• [Required action] Write out once more the lines running from the top of the entries below to the line with "of wire [%] |", both ends included.

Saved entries
---------------

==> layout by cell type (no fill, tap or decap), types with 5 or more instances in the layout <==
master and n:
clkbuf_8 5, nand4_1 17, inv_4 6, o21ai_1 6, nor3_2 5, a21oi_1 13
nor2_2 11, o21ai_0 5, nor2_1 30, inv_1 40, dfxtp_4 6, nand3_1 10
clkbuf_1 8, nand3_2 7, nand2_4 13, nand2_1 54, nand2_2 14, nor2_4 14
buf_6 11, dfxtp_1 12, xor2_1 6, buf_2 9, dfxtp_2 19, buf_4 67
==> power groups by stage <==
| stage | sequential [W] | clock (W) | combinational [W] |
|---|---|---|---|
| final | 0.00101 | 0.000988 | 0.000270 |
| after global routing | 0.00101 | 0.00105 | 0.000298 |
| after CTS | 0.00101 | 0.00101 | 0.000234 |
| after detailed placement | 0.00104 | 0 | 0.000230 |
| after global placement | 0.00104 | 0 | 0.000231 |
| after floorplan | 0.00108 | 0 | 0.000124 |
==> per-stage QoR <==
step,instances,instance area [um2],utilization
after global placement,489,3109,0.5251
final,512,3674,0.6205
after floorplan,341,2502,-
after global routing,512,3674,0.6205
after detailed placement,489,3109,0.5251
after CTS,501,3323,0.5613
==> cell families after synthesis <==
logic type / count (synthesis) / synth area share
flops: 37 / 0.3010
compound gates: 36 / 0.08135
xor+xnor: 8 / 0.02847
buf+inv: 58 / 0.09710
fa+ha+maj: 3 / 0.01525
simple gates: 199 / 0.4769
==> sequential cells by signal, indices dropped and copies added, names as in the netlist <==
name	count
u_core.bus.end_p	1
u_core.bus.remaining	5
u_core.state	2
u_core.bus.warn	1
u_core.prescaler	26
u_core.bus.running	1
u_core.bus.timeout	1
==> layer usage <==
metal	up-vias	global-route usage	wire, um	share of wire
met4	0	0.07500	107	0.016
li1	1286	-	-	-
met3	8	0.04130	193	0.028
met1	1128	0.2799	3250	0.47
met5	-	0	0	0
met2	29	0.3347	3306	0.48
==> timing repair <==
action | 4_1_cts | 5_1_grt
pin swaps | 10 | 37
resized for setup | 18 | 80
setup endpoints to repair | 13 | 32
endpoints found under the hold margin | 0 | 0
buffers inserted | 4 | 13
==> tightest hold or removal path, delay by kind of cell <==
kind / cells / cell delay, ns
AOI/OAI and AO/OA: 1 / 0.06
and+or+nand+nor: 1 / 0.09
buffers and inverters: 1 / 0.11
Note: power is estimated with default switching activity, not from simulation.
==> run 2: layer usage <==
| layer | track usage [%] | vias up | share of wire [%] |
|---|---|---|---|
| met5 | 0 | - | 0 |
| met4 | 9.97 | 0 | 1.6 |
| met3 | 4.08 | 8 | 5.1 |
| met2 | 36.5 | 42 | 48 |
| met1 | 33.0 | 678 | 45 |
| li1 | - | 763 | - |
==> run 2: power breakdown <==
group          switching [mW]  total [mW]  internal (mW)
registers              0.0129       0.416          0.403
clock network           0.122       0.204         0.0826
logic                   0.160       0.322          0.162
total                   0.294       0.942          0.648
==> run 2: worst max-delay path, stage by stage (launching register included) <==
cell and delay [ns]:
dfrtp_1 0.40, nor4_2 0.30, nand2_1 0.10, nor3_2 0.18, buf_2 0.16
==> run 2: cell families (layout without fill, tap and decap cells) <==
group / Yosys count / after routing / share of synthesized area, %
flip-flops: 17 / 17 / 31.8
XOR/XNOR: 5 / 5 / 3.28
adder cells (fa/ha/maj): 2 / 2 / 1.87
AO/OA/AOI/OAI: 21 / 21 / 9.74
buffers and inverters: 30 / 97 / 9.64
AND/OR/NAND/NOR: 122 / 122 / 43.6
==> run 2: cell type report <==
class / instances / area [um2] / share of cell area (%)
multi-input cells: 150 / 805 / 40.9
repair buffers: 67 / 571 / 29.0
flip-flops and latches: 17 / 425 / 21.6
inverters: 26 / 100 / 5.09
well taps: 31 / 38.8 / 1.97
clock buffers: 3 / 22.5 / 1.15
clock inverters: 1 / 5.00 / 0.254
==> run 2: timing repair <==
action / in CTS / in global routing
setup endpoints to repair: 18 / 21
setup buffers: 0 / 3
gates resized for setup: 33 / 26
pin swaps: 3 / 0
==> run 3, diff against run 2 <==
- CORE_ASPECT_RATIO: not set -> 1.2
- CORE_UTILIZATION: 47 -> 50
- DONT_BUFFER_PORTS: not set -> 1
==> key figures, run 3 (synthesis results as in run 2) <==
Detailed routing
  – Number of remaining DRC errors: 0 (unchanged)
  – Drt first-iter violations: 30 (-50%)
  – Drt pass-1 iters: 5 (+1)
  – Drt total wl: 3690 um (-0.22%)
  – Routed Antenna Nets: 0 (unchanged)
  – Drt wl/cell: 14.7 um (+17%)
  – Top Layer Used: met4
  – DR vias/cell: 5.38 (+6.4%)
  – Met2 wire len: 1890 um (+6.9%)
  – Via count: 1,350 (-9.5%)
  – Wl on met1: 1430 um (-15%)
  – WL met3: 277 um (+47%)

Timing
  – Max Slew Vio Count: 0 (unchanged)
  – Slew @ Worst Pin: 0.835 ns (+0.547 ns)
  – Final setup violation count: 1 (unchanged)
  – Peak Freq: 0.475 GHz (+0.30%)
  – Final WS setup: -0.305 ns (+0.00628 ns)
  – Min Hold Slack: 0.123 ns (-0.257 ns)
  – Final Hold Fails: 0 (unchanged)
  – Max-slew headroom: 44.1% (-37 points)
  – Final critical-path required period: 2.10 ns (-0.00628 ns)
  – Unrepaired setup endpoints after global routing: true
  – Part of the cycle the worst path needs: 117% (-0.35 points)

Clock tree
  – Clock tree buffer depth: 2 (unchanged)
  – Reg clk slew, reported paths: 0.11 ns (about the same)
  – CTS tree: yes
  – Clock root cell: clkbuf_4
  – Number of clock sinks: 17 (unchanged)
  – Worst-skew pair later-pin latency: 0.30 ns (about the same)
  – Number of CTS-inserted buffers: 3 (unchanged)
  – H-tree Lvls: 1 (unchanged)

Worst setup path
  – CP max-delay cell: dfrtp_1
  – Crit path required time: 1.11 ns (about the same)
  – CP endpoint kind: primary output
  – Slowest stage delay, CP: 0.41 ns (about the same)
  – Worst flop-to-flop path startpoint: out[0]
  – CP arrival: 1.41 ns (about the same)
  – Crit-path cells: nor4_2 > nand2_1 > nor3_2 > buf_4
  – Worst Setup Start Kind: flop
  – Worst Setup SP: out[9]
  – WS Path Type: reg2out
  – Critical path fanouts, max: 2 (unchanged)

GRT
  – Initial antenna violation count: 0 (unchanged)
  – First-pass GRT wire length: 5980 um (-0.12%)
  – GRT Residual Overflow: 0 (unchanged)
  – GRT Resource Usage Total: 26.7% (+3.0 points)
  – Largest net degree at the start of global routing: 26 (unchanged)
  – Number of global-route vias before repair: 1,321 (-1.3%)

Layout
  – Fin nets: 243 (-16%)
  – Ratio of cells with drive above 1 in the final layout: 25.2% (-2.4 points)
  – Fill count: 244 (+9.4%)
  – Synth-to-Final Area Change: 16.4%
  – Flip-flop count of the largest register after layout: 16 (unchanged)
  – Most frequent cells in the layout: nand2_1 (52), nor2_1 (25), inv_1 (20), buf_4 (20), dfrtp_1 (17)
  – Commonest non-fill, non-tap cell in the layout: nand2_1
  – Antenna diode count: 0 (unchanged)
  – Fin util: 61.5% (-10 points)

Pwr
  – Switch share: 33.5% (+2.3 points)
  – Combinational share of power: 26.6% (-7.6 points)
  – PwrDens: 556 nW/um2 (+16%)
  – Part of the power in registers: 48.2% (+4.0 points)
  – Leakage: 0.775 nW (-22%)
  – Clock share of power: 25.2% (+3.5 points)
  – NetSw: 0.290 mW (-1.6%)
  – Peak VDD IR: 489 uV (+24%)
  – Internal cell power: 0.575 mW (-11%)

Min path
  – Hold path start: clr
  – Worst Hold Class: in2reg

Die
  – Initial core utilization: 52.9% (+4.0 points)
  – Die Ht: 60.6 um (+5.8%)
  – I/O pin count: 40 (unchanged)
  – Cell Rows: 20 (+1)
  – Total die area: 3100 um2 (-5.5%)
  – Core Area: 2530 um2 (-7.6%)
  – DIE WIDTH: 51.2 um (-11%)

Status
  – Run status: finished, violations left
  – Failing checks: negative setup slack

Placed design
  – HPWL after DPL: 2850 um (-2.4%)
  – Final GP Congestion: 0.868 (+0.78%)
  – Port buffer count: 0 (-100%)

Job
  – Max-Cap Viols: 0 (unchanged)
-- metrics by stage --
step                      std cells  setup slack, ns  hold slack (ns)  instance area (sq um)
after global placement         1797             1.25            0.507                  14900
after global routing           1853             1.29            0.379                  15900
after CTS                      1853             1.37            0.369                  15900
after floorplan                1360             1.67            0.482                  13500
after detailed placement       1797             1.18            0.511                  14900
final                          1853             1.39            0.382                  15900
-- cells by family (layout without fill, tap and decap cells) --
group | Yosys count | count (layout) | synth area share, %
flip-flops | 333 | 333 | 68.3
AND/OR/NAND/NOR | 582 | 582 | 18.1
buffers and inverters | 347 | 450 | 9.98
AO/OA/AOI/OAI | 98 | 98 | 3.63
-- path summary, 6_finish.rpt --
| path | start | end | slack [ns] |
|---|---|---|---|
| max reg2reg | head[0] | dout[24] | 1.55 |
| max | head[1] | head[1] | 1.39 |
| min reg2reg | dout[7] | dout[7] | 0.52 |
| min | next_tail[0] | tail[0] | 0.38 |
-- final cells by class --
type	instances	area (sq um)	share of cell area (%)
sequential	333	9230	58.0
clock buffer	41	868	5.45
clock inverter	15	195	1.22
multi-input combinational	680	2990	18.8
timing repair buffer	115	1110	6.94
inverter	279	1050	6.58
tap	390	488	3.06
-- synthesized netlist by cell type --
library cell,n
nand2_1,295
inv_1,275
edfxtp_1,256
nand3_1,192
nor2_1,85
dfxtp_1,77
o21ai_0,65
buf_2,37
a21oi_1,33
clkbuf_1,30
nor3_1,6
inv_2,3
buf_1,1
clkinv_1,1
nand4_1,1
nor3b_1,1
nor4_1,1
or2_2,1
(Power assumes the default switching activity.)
===== config.mk =====
export PLATFORM = sky130hd
export DESIGN_NAME = mem_arbiter
export DESIGN_NICKNAME = d
export VERILOG_FILES = /design/src/rtl/mem_pkg.sv /design/src/rtl/mem_arbiter.sv
export SDC_FILE = /design/constraint.sdc
export NUM_CORES = 1
export LEC_CHECK = 0
export ABC_AREA = 1
export CAP_MARGIN = 10
export CORE_MARGIN = 5
export CORE_UTILIZATION = 39
export CTS_CLUSTER_SIZE = 14
export DETAILED_ROUTE_END_ITERATION = 16
export PLACE_DENSITY = 0.8
export SYNTH_ARGS = -nofsm -noshare
export SYNTH_HDL_FRONTEND = slang
export SYNTH_SLANG_ARGS = --single-unit

===== constraint.sdc =====
create_clock -name CLK -period 2.2 [get_ports CLK]
set_clock_uncertainty 0.2 [all_clocks]
set_input_delay 0.33 -clock CLK [delete_from_list [all_inputs] [get_ports CLK]]
set_output_delay 0.33 -clock CLK [all_outputs]
set_load 0.03 [all_outputs]

===== src/rtl/mem_pkg.sv =====
// Opcode constants, arbiter FSM encoding and access classification shared by mem_arbiter and memory_wr.
package mem_pkg;

    localparam logic [2:0] OP_LB   = 3'b000;
    localparam logic [2:0] OP_LBU  = 3'b001;
    localparam logic [2:0] OP_LHW  = 3'b010;
    localparam logic [2:0] OP_LHWU = 3'b011;
    localparam logic [2:0] OP_LW   = 3'b100;
    localparam logic [2:0] OP_SB   = 3'b101;
    localparam logic [2:0] OP_SHW  = 3'b110;
    localparam logic [2:0] OP_SW   = 3'b111;

    typedef enum logic [1:0] {
        ST_IDLE  = 2'd0,
        ST_ISSUE = 2'd1,
        ST_WAIT  = 2'd2,
        ST_RESP  = 2'd3
    } state_t;

    function automatic logic is_store(input logic [2:0] op);
        return (op == OP_SB) || (op == OP_SHW) || (op == OP_SW);
    endfunction

    function automatic logic misaligned(input logic [2:0] op, input logic [11:0] addr);
        logic bad;
        bad = 1'b0;
        case (op)
            OP_LHW, OP_LHWU, OP_SHW: bad = addr[0];
            OP_LW, OP_SW:            bad = |addr[1:0];
            default:                 bad = 1'b0;
        endcase
        return bad;
    endfunction

endpackage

---------------

• [Response area]
==> layout by cell type (no fill, tap or decap), types with 5 or more instances in the layout <==
master and n:
clkbuf_8 5, nand4_1 17, inv_4 6, o21ai_1 6, nor3_2 5, a21oi_1 13
nor2_2 11, o21ai_0 5, nor2_1 30, inv_1 40, dfxtp_4 6, nand3_1 10
clkbuf_1 8, nand3_2 7, nand2_4 13, nand2_1 54, nand2_2 14, nor2_4 14
buf_6 11, dfxtp_1 12, xor2_1 6, buf_2 9, dfxtp_2 19, buf_4 67
==> power groups by stage <==
| stage | sequential [W] | clock (W) | combinational [W] |
|---|---|---|---|
| final | 0.00101 | 0.000988 | 0.000270 |
| after global routing | 0.00101 | 0.00105 | 0.000298 |
| after CTS | 0.00101 | 0.00101 | 0.000234 |
| after detailed placement | 0.00104 | 0 | 0.000230 |
| after global placement | 0.00104 | 0 | 0.000231 |
| after floorplan | 0.00108 | 0 | 0.000124 |
==> per-stage QoR <==
step,instances,instance area [um2],utilization
after global placement,489,3109,0.5251
final,512,3674,0.6205
after floorplan,341,2502,-
after global routing,512,3674,0.6205
after detailed placement,489,3109,0.5251
after CTS,501,3323,0.5613
==> cell families after synthesis <==
logic type / count (synthesis) / synth area share
flops: 37 / 0.3010
compound gates: 36 / 0.08135
xor+xnor: 8 / 0.02847
buf+inv: 58 / 0.09710
fa+ha+maj: 3 / 0.01525
simple gates: 199 / 0.4769
==> sequential cells by signal, indices dropped and copies added, names as in the netlist <==
name	count
u_core.bus.end_p	1
u_core.bus.remaining	5
u_core.state	2
u_core.bus.warn	1
u_core.prescaler	26
u_core.bus.running	1
u_core.bus.timeout	1
==> layer usage <==
metal	up-vias	global-route usage	wire, um	share of wire
met4	0	0.07500	107	0.016
li1	1286	-	-	-
met3	8	0.04130	193	0.028
met1	1128	0.2799	3250	0.47
met5	-	0	0	0
met2	29	0.3347	3306	0.48
==> timing repair <==
action | 4_1_cts | 5_1_grt
pin swaps | 10 | 37
resized for setup | 18 | 80
setup endpoints to repair | 13 | 32
endpoints found under the hold margin | 0 | 0
buffers inserted | 4 | 13
==> tightest hold or removal path, delay by kind of cell <==
kind / cells / cell delay, ns
AOI/OAI and AO/OA: 1 / 0.06
and+or+nand+nor: 1 / 0.09
buffers and inverters: 1 / 0.11
Note: power is estimated with default switching activity, not from simulation.
==> run 2: layer usage <==
| layer | track usage [%] | vias up | share of wire [%] |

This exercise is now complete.